Download or read book Hidden San Francisco written by Chris Carlsson and published by Pluto Press (UK). This book was released on 2020 with total page 0 pages. Available in PDF, EPUB and Kindle. Book excerpt: San Francisco is an iconic and symbolic city. But only when you look beyond the picture-postcards of the Golden Gate Bridge and the quaint cable cars do you realise that the city's most interesting stories are not the Summer of Love, the Beats or even the latest gold rush in Silicon Valley. Hidden San Francisco is a guidebook like no other. Structured around the four major themes of ecology, labour, transit and dissent, Chris Carlsson peels back the layers of San Francisco's history to reveal a storied past: behind old walls and gleaming glass facades lurk former industries, secret music and poetry venues, forgotten terrorist bombings, and much more. Carlsson delves into the Bay Area's long prehistory as well, examining the region's geography and the lives of its inhabitants before the 1849 Gold Rush changed everything, setting in motion the clash between capital and labour that shaped the modern city.
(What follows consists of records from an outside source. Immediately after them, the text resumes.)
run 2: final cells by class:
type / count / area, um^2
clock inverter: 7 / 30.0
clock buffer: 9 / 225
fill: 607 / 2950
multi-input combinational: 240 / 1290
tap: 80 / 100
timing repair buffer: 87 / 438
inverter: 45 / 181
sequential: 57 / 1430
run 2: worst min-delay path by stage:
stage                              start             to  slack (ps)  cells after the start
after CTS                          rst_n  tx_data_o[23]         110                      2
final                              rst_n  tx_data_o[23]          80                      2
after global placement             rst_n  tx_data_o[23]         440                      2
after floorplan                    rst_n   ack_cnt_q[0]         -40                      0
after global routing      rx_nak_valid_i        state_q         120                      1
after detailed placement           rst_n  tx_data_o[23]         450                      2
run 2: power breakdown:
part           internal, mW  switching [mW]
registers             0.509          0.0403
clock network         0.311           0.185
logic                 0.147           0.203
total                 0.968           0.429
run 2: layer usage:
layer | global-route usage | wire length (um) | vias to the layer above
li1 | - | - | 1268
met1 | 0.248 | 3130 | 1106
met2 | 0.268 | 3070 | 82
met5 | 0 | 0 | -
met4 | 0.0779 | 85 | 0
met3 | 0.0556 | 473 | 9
===== src/rtl/uart_tx_arbiter.sv =====
// Round-robin arbiter sharing one uart_tx byte transmitter between NUM_REQ
// byte producers, with a bounded burst per grant and recovery when the
// transmitter never raises busy after a strobe.
// Optional feature: define UART_ARB_TAG_EN to prefix every new grant with a
// tag byte TAG_BASE | index (requester is not acked for the tag).
// Ports:
//   clock, reset_n   clock and asynchronous active-low reset
//   req_valid/data   per-requester byte offer (byte i on req_data[8i+7:8i])
//   req_ready        one-cycle accept pulse to the granted requester
//   tx_data_valid    one-cycle strobe to uart_tx
//   tx_data          byte to uart_tx, held until the next strobe
//   tx_busy          uart_tx busy
//   grant            one-hot current owner, 0 when idle
//   timeout_err      one-cycle pulse when busy never rose after a strobe
module uart_tx_arbiter
  import uart_arb_pkg::*;
#(
  parameter int NUM_REQ      = 3,
  parameter int MAX_BURST    = 4,
  parameter int BUSY_TIMEOUT = 16
) (
  input  logic                 clock,
  input  logic                 reset_n,
  input  logic [NUM_REQ-1:0]   req_valid,
  input  logic [8*NUM_REQ-1:0] req_data,
  output logic [NUM_REQ-1:0]   req_ready,
  output logic                 tx_data_valid,
  output logic [7:0]           tx_data,
  input  logic                 tx_busy,
  output logic [NUM_REQ-1:0]   grant,
  output logic                 timeout_err
);

  localparam int IDX_W = (NUM_REQ > 1) ? $clog2(NUM_REQ) : 1;

  state_t             state, state_nxt;
  logic [IDX_W-1:0]   last_grant;
  logic [IDX_W-1:0]   grant_idx;
  logic [BURST_W-1:0] burst_cnt;
  logic [TMO_W-1:0]   tmo_cnt;
  logic [NUM_REQ-1:0] pick;
  logic               any_req;
  logic               load_grant;
  logic               release_grant;
  logic               burst_inc;
  logic               tmo_hit;
`ifdef UART_ARB_TAG_EN
  logic               tag_phase;
`endif

  function automatic logic [IDX_W-1:0] idx_of(input logic [NUM_REQ-1:0] oh);
    idx_of = '0;
    for (int i = 0; i < NUM_REQ; i++) begin
      if (oh[i]) idx_of = IDX_W'(i);
    end
  endfunction

  rr_picker #(
    .NUM_REQ (NUM_REQ),
    .IDX_W   (IDX_W)
  ) u_picker (
    .req        (req_valid),
    .last_grant (last_grant),
    .winner     (pick),
    .any_req    (any_req)
  );

  // The accept pulse is tied to the payload ISSUE cycle only.
  assign req_ready = (state == ISSUE) ? grant : '0;

  always_comb begin
    state_nxt     = state;
    load_grant    = 1'b0;
    release_grant = 1'b0;
    burst_inc     = 1'b0;
    tmo_hit       = 1'b0;
    case (state)
      IDLE: begin
        if (any_req && !tx_busy) begin
          load_grant = 1'b1;
`ifdef UART_ARB_TAG_EN
          state_nxt  = TAG;
`else
          state_nxt  = ISSUE;
`endif
        end
      end
      ISSUE: state_nxt = WAIT_BUSY;
`ifdef UART_ARB_TAG_EN
      TAG:   state_nxt = WAIT_BUSY;
`endif
      WAIT_BUSY: begin
        if (tx_busy) begin
          state_nxt = WAIT_DONE;
        end else if (tmo_cnt == TMO_W'(BUSY_TIMEOUT - 1)) begin
          // Transmitter never started: drop the byte and give up the grant.
          tmo_hit       = 1'b1;
          release_grant = 1'b1;
          state_nxt     = IDLE;
        end
      end
      WAIT_DONE: begin
        if (!tx_busy) begin
`ifdef UART_ARB_TAG_EN
          // A finished tag always continues with the owner's payload.
          if (tag_phase) begin
            state_nxt = ISSUE;
          end else
`endif
          if ((burst_cnt < BURST_W'(MAX_BURST - 1)) && req_valid[grant_idx]) begin
            burst_inc = 1'b1;
            state_nxt = ISSUE;
          end else begin
            release_grant = 1'b1;
            state_nxt     = IDLE;
          end
        end
      end
      default: state_nxt = IDLE;
    endcase
  end

  always_ff @(posedge clock or negedge reset_n) begin
    if (!reset_n) begin
      state         <= IDLE;
      last_grant    <= IDX_W'(NUM_REQ - 1);
      grant         <= '0;
      grant_idx     <= '0;
      burst_cnt     <= '0;
      tmo_cnt       <= '0;
      tx_data       <= '0;
      tx_data_valid <= 1'b0;
      timeout_err   <= 1'b0;
`ifdef UART_ARB_TAG_EN
      tag_phase     <= 1'b0;
`endif
    end else begin
      state         <= state_nxt;
      tx_data_valid <= 1'b0;
      timeout_err   <= tmo_hit;

      if (load_grant) begin
        grant     <= pick;
        grant_idx <= idx_of(pick);
        burst_cnt <= '0;
`ifdef UART_ARB_TAG_EN
        tag_phase <= 1'b1;
`endif
      end
      if (release_grant) begin
        last_grant <= grant_idx;
        grant      <= '0;
      end
      if (burst_inc) burst_cnt <= burst_cnt + 1'b1;

      if (state == ISSUE) begin
        tx_data       <= req_data[{grant_idx, 3'b000} +: 8];
        tx_data_valid <= 1'b1;
`ifdef UART_ARB_TAG_EN
        tag_phase     <= 1'b0;
`endif
      end
`ifdef UART_ARB_TAG_EN
      if (state == TAG) begin
        tx_data       <= TAG_BASE | 8'(grant_idx);
        tx_data_valid <= 1'b1;
      end
`endif

      // Counter restarts every time WAIT_BUSY is entered.
      if (state == WAIT_BUSY && !tx_busy) tmo_cnt <= tmo_cnt + 1'b1;
      else                                tmo_cnt <= '0;
    end
  end

endmodule
<file path="src/rtl/w5100s_access_arbiter.sv">
// Round-robin arbiter that shares one W5100S SPI master between NUM_REQ clients,
// sequencing one single-byte register frame per grant with a timeout watchdog.
module w5100s_access_arbiter #(
    parameter int NUM_REQ        = 4,
    parameter int TIMEOUT_CYCLES = 4096,
    parameter int GUARD_CYCLES   = 2,
    localparam int ID_W          = (NUM_REQ > 1) ? $clog2(NUM_REQ) : 1
) (
    input  logic                  clk,
    input  logic                  rst,
    input  logic [NUM_REQ-1:0]    req,
    input  logic [NUM_REQ-1:0]    req_wr,
    input  logic [16*NUM_REQ-1:0] req_addr,
    input  logic [8*NUM_REQ-1:0]  req_wdata,
    output logic [NUM_REQ-1:0]    ack,
    output logic                  err,
    output logic [7:0]            rdata,
    output logic [ID_W-1:0]       grant_id,
    output logic                  spi_start,
    output logic                  spi_write_read,
    output logic [23:0]           spi_data_in,
    input  logic                  spi_busy,
    input  logic                  spi_data_ready,
    input  logic [7:0]            spi_data_out
);

    localparam int TMO_W = $clog2(TIMEOUT_CYCLES);
    localparam int GRD_W = $clog2(GUARD_CYCLES + 2);

    typedef enum logic [2:0] {
        S_IDLE,
        S_ISSUE,
        S_WAIT_CLR,
        S_WAIT_DONE,
        S_RESP,
        S_GUARD
    } state_t;

    state_t            state, state_nx;
    logic [ID_W-1:0]   ptr;
    logic [ID_W-1:0]   pick;
    logic              pick_vld;
    logic              sel_wr;
    logic [15:0]       sel_addr;
    logic [7:0]        sel_wdata;
    logic [TMO_W-1:0]  tmo_cnt;
    logic [GRD_W-1:0]  grd_cnt;
    logic              err_flag;
    logic              tmo_hit;

    // Search upward from ptr+1 with wrap, so the last winner has lowest priority.
    always_comb begin
        int idx;
        logic [ID_W-1:0] cand;
        idx       = 0;
        cand      = '0;
        pick      = '0;
        pick_vld  = 1'b0;
        sel_wr    = 1'b0;
        sel_addr  = '0;
        sel_wdata = '0;
        for (int k = 1; k <= NUM_REQ; k++) begin
            idx = int'(ptr) + k;
            if (idx >= NUM_REQ) idx = idx - NUM_REQ;
            cand = ID_W'(idx);
            if (!pick_vld && req[cand]) begin
                pick_vld = 1'b1;
                pick     = cand;
            end
        end
        for (int i = 0; i < NUM_REQ; i++) begin
            if (ID_W'(i) == pick) begin
                sel_wr    = req_wr[i];
                sel_addr  = req_addr[16*i +: 16];
                sel_wdata = req_wdata[8*i +: 8];
            end
        end
    end

    // The counter is cleared in ISSUE, so hitting TIMEOUT_CYCLES-2 here puts RESP
    // exactly TIMEOUT_CYCLES cycles after spi_start.
    assign tmo_hit = (tmo_cnt == TMO_W'(TIMEOUT_CYCLES - 2));

    always_comb begin
        state_nx = state;
        case (state)
            S_IDLE:      if (pick_vld && !spi_busy) state_nx = S_ISSUE;
            S_ISSUE:     state_nx = S_WAIT_CLR;
            S_WAIT_CLR:  if (tmo_hit) state_nx = S_RESP;
                         else if (!spi_data_ready) state_nx = S_WAIT_DONE;
            S_WAIT_DONE: if (spi_data_ready || tmo_hit) state_nx = S_RESP;
            S_RESP:      state_nx = S_GUARD;
            S_GUARD:     if (grd_cnt == '0 && !spi_busy) state_nx = S_IDLE;
            default:     state_nx = S_IDLE;
        endcase
    end

    always_ff @(posedge clk) begin
        if (rst) begin
            state          <= S_IDLE;
            ptr            <= ID_W'(NUM_REQ - 1);
            tmo_cnt        <= '0;
            grd_cnt        <= '0;
            err_flag       <= 1'b0;
            rdata          <= '0;
            grant_id       <= '0;
            spi_write_read <= 1'b0;
            spi_data_in    <= '0;
        end else begin
            state <= state_nx;
            case (state)
                S_IDLE: begin
                    if (state_nx == S_ISSUE) begin
                        grant_id       <= pick;
                        ptr            <= pick;
                        spi_write_read <= sel_wr;
                        spi_data_in    <= {sel_addr, sel_wdata};
                    end
                end
                S_ISSUE: begin
                    tmo_cnt  <= '0;
                    err_flag <= 1'b0;
                end
                S_WAIT_CLR, S_WAIT_DONE: begin
                    tmo_cnt <= tmo_cnt + 1'b1;
                    if (state == S_WAIT_DONE && spi_data_ready && !spi_write_read)
                        rdata <= spi_data_out;
                    if (state_nx == S_RESP)
                        err_flag <= !(state == S_WAIT_DONE && spi_data_ready);
                end
                S_RESP: grd_cnt <= GRD_W'(GUARD_CYCLES);
                S_GUARD: if (grd_cnt != '0) grd_cnt <= grd_cnt - 1'b1;
                default: ;
            endcase
        end
    end

    assign spi_start = (state == S_ISSUE);
    assign err       = (state == S_RESP) && err_flag;
    assign ack       = (state == S_RESP) ? ({{(NUM_REQ-1){1'b0}}, 1'b1} << grant_id) : '0;

endmodule

</file>
$ cat config.mk
export PLATFORM = sky130hd
export DESIGN_NAME = fhn_stim_sequencer
export DESIGN_NICKNAME = d
export VERILOG_FILES = /design/src/rtl/fhn_stim_sequencer.sv
export SDC_FILE = /design/constraint.sdc
export NUM_CORES = 1
export LEC_CHECK = 0
export ABC_AREA = 1
export CORE_MARGIN = 5
export CORE_UTILIZATION = 30
export DETAILED_ROUTE_END_ITERATION = 10
export PLACE_DENSITY = 0.48
export SLEW_MARGIN = 20
export SYNTH_ARGS = -nofsm -noshare
export SYNTH_HDL_FRONTEND = slang
export SYNTH_SLANG_ARGS = --single-unit
$ cat constraint.sdc
create_clock -name clk -period 12.81 [get_ports clk]
set_input_delay 1.9215 -clock clk [delete_from_list [all_inputs] [get_ports clk]]
set_output_delay 1.9215 -clock clk [all_outputs]
set_load 0.1 [all_outputs]
### config.mk
export PLATFORM = sky130hd
export DESIGN_NAME = chu_pdm_audio_core
export DESIGN_NICKNAME = d
export VERILOG_FILES = /design/src/rtl/chu_pdm_audio_core.sv
export SDC_FILE = /design/constraint.sdc
export NUM_CORES = 1
export LEC_CHECK = 0
export CORE_MARGIN = 2
export CORE_UTILIZATION = 35
export CTS_CLUSTER_DIAMETER = 30
export DETAILED_ROUTE_END_ITERATION = 7
export PLACE_DENSITY = 0.53
export SLEW_MARGIN = 20
export SYNTH_ARGS = -nofsm -noshare
export SYNTH_HDL_FRONTEND = slang
export SYNTH_SLANG_ARGS = --single-unit
### constraint.sdc
create_clock -name clk -period 8.3 [get_ports clk]
set_clock_uncertainty 0.1 [all_clocks]
set_input_delay 1.66 -clock clk [delete_from_list [all_inputs] [get_ports clk]]
set_output_delay 1.66 -clock clk [all_outputs]
set_load 0.005 [all_outputs]
### src/rtl/chu_pdm_audio_core.sv
// FPro MMIO slot: PCM sample FIFO feeding a PDM modulator.
// Define PDM_SECOND_ORDER_EN for a second-order modulator.
module chu_pdm_audio_core #(
    parameter int W = 4
) (
    input  logic        clk,
    input  logic        rst,
    input  logic        cs,
    input  logic        read,
    input  logic        write,
    input  logic [4:0]  addr,
    input  logic [31:0] wr_data,
    output logic [31:0] rd_data,
    output logic        pdm_out,
    output logic [15:0] pcm_out
);

    logic [15:0]  mem [0:2**W-1];
    logic [W-1:0] wr_ptr, rd_ptr;
    logic [W:0]   count;
    logic         en, overrun, underrun;
    logic [15:0]  pdm_div, div_cnt;
    logic [7:0]   osr, osr_cnt;
    logic         wr_en, wr_fifo, wr_ctrl, wr_div, wr_osr, wr_clr;
    logic         flush, empty, full, push_ok, pop;
    logic         pdm_tick, smp_tick;
    logic         unused_ok;

    assign wr_en   = cs & write;
    assign wr_fifo = wr_en & (addr == 5'd0);
    assign wr_ctrl = wr_en & (addr == 5'd1);
    assign wr_div  = wr_en & (addr == 5'd2);
    assign wr_osr  = wr_en & (addr == 5'd3);
    assign wr_clr  = wr_en & (addr == 5'd4);
    assign flush   = wr_ctrl & wr_data[1];

    assign empty   = (count == '0);
    assign full    = count[W];
    assign pdm_tick = en & (div_cnt == pdm_div);
    assign smp_tick = pdm_tick & (osr_cnt == osr);
    assign pop     = smp_tick & ~empty;
    assign push_ok = wr_fifo & (~full | pop);

    assign unused_ok = ^{read, wr_data[31:16]};

    // Control registers
    always_ff @(posedge clk) begin
        if (rst) begin
            en      <= 1'b0;
            pdm_div <= 16'd49;
            osr     <= 8'd63;
        end else begin
            if (wr_ctrl) en <= wr_data[0];
            if (wr_div) pdm_div <= wr_data[15:0];
            if (wr_osr) osr <= wr_data[7:0];
        end
    end

    // FIFO storage, written only on accepted pushes
    always_ff @(posedge clk) begin
        if (push_ok) mem[wr_ptr] <= wr_data[15:0];
    end

    // FIFO pointers and occupancy; flush empties without touching data path
    always_ff @(posedge clk) begin
        if (rst || flush) begin
            wr_ptr <= '0;
            rd_ptr <= '0;
            count  <= '0;
        end else begin
            if (push_ok) wr_ptr <= wr_ptr + {{(W-1){1'b0}}, 1'b1};
            if (pop) rd_ptr <= rd_ptr + {{(W-1){1'b0}}, 1'b1};
            case ({push_ok, pop})
                2'b10:   count <= count + {{W{1'b0}}, 1'b1};
                2'b01:   count <= count - {{W{1'b0}}, 1'b1};
                default: count <= count;
            endcase
        end
    end

    // Sticky error flags; a new event wins over a same-cycle clear
    always_ff @(posedge clk) begin
        if (rst) begin
            overrun  <= 1'b0;
            underrun <= 1'b0;
        end else begin
            overrun  <= (overrun & ~wr_clr) | (wr_fifo & full & ~pop);
            underrun <= (underrun & ~wr_clr) | (smp_tick & empty);
        end
    end

    // Tick counters; a counter above a freshly lowered limit wraps naturally
    always_ff @(posedge clk) begin
        if (rst || !en) begin
            div_cnt <= '0;
            osr_cnt <= '0;
        end else begin
            div_cnt <= pdm_tick ? 16'd0 : div_cnt + 16'd1;
            if (pdm_tick)
                osr_cnt <= (osr_cnt == osr) ? 8'd0 : osr_cnt + 8'd1;
        end
    end

    // Sample register loaded from the FIFO head on each sample tick
    always_ff @(posedge clk) begin
        if (rst || !en) pcm_out <= '0;
        else if (pop) pcm_out <= mem[rd_ptr];
    end

`ifdef PDM_SECOND_ORDER_EN
    logic signed [23:0] i1, i2, i1_n, i2_n;
    logic signed [25:0] y, s1, s2;

    function automatic logic signed [23:0] sat24(input logic signed [25:0] v);
        if (v > 26'sd8388607) return 24'sh7fffff;
        else if (v < -26'sd8388608) return 24'sh800000;
        else return v[23:0];
    endfunction

    assign y    = pdm_out ? 26'sd32767 : -26'sd32768;
    assign s1   = $signed({{2{i1[23]}}, i1})
                + $signed({{10{pcm_out[15]}}, pcm_out}) - y;
    assign i1_n = sat24(s1);
    assign s2   = $signed({{2{i2[23]}}, i2})
                + $signed({{2{i1_n[23]}}, i1_n}) - y;
    assign i2_n = sat24(s2);

    // Second-order modulator: two saturating integrators, sign decides bit
    always_ff @(posedge clk) begin
        if (rst || !en) begin
            i1      <= '0;
            i2      <= '0;
            pdm_out <= 1'b0;
        end else if (pdm_tick) begin
            i1      <= i1_n;
            i2      <= i2_n;
            pdm_out <= ~i2_n[23];
        end
    end
`else
    logic [15:0] acc;
    logic [16:0] sum;

    assign sum = {1'b0, acc} + {1'b0, pcm_out ^ 16'h8000};

    // First-order modulator: accumulator carry is the output bit
    always_ff @(posedge clk) begin
        if (rst || !en) begin
            acc     <= '0;
            pdm_out <= 1'b0;
        end else if (pdm_tick) begin
            acc     <= sum[15:0];
            pdm_out <= sum[16];
        end
    end
`endif

    // Register read mux, registered state only
    always_comb begin
        rd_data = '0;
        case (addr)
            5'd0: begin
                rd_data[8 +: W+1] = count;
                rd_data[3:0] = {overrun, underrun, full, empty};
            end
            5'd1: rd_data[0] = en;
            5'd2: rd_data[15:0] = pdm_div;
            5'd3: rd_data[7:0] = osr;
            default: rd_data = '0;
        endcase
    end

endmodule
==> summary.md, run 1 <==
| Metric | Value |
|---|---|
| Largest net degree at the start of global routing | 45 |
| Worst vdd ir | 164 uV |
| Detailed Route Iter0 Violations | 682 |
| Total power | 5.16 mW |
| H-tree depth reported by CTS | 3 |
| Status | complete, no violations |
| Share of cells above drive strength 1 | 21.0% |
| Post-synthesis async set-or-reset flop share | 0% |
| Fin crit share | 67.1% |
| Post_cts resized | 0 |
| Vias in the first global route | 9188 |
| Die Wd | 211 um |
| RSZ-0062 raised after global routing | false |
| Buffers on Ports | 57 |
| Initial Utilization | 35.6% |
| Synthesis-to-layout area growth | 26.9% |
| Power Dens Cells | 270 nW/um2 |
| Detail Placement HPWL | 22400 um |
| Number of setup violations in the final report | 0 |
| Post-synthesis register bit count | 353 |
| Clock latency on the worst-skew pair | 0.60 ns |
| Cell taking the most area after synthesis | edfxtp_1 |
| Hold WC Path Type | flip-flop to flip-flop |
| # DRC | 0 |
| Worst-Margin Slew | 1.11 ns |
| Final Non-Filler Cells | 1740 |
| Leakage dissipation | 6.51 nW |
| Final hold viol count | 0 |
| Critical path arrival | 3.81 ns |
| Final net count | 1205 |
| Psw | 1.07 mW |
| Die Ht | 211 um |
| CTS tree | yes |
| Top cell type's share of synthesized area | 51.1% |
| Final core utilization | 45.2% |
| Sequential area share after synthesis | 64.0% |
| Netlist cell types | 54 |
| Synthesized area | 15000 um2 |
| Setup_tns | 0 ns |
| Worst-case clock buffer depth | 3 |
| Grt ovf | 0 |
| Antenna cell count | 0 |
| Most frequent cells in the layout | 256 x edfxtp_1, 96 x nor2_1, 95 x dfxtp_1, 81 x nand2_1, 81 x mux4_2 |
| Clk root buf | clkbuf_16 |
| CP required | 6.54 ns |
| Slew Limit Fails | 0 |
| Global-route usage over all layers | 16.6% |
| Final ANT Viol Nets | 0 |
| Dpl cell area | 16300 um2 |
| Peak Freq | 179 MHz |
| Sequential share of power | 36.7% |
| Critical Path End Type | output port |
| IO Count | 91 |
| Most common cell after layout, fill and taps aside | edfxtp_1 |
| Placed cells | 1591 |
| Number of detailed-route iterations in the first pass | 6 |
| Crit path kind | input pin to output port |
| Post-CTS Repair Setup Buffers | 0 |
| Post-synth EDFFs | 256 |
| Switching share of total power | 20.8% |
| Worst-path maximum fanout | 16 |
| Clock power frac | 62.2% |
| Num rows | 75 |
| RePlAce Congestion | 0.828 |
| Total routed wirelength | 36200 um |
| Cells after synthesis | 1018 |
| Total number of vias | 8864 |
| TritonCTS buffer count | 80 |
| Comb power frac | 1.0% |
| Num Clock Sinks | 353 |
| MaxCap Viol Count | 0 |
| Hold buffers post-CTS | 0 |
| Wire length per cell | 20.8 um |
| Initial antenna violation count | 1 |
| First-pass GRT wire length | 54600 um |
| PnR worst setup slack | 2.73 ns |
| Core ar. | 42200 um2 |
| Pint | 4.09 mW |
| Finished Cell Area | 19100 um2 |
| Syn Area/Cell | 14.8 um2 |
| Clock Pin Slew Worst Setup and Hold Paths | 0.04 ns |
| Fin crit period | 5.57 ns |
| Worst Setup Start Kind | input pin |
| Slew margin rel. | 26.2% |
| Area contributors post-synth | edfxtp_1 51%, dfxtp_1 13%, mux4_2 12% |
| Die area | 44700 um2 |
| Post-Place Setup Slack | 2.74 ns |
| Hold_ws | 0.353 ns |
| Synth Flop Type | edfxtp_1 |
| YS warnings | 0 |
| Vias/cell | 5.09 |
From the perspective of the students and secretaries, longshoremen and waitresses, Hidden San Francisco uncovers dozens of overlooked, forgotten and buried histories that pulse through the streets and hills even today, inviting the reader to see themselves in the middle of the ongoing, everyday process of making history together.

Book Beyond Wild

    Book Details:
  • Author : Raymond Jungles
  • Publisher : The Monacelli Press, LLC
  • Release : 2021-11-09
  • ISBN : 1580935826
  • Pages : 257 pages

Download or read book Beyond Wild written by Raymond Jungles and published by The Monacelli Press, LLC. This book was released on 2021-11-09 with total page 257 pages. Available in PDF, EPUB and Kindle. Book excerpt: Monograph on Raymond Jungles, a contemporary landscape architect based in Miami known for innovative but timeless design and a commitment to ethical stewardship of the land. For almost 40 years, Raymond Jungles has generated design solutions that respond to surrounding natural systems while restoring nature's balance and harmony on a micro-scale. His completed gardens personify timelessness and beauty, with verdant spaces that entice participation and soothe the psyche. This monograph, the fourth to focus on his work, will present 21 completed projects, along with a section of work in progress featuring sketches, renderings, and site plans of 12 current projects of varying typologies including an 18-acre Phipps Ocean Park in the Town of Palm Beach, Florida. Among the featured works are major landscapes surrounding luxury residential complexes as well as lush private gardens from the mountains in Mexico to volcanic craters in Panama, Caribbean beachfronts, the Florida Keys, and densely populated cities like Manhattan and Miami. Highlights include the restoration of the famed interior garden by the revered landscape architect Dan Kiley at the Ford Foundation Center for Social Justice in New York; a landscape to evoke the work of legendary Brazilian designer Roberto Burle Marx at the New York Botanical Garden, and two new gardens at the the Naples Botanical Garden. Founded in 1985 by Raymond Jungles, the firm’s design priorities are generated by the scale and functionality of a space. Simple, clean, and well-detailed hardscape elements are the quintessential bones of a garden. Planting volumes vary and bold colors and textures are used with intent. The firm is guided by Raymond’s personal and design principles: integrity, relevance, and nature’s honor. Their informed designs tread lightly on the land, provide habitat, and incorporate elements of surprise.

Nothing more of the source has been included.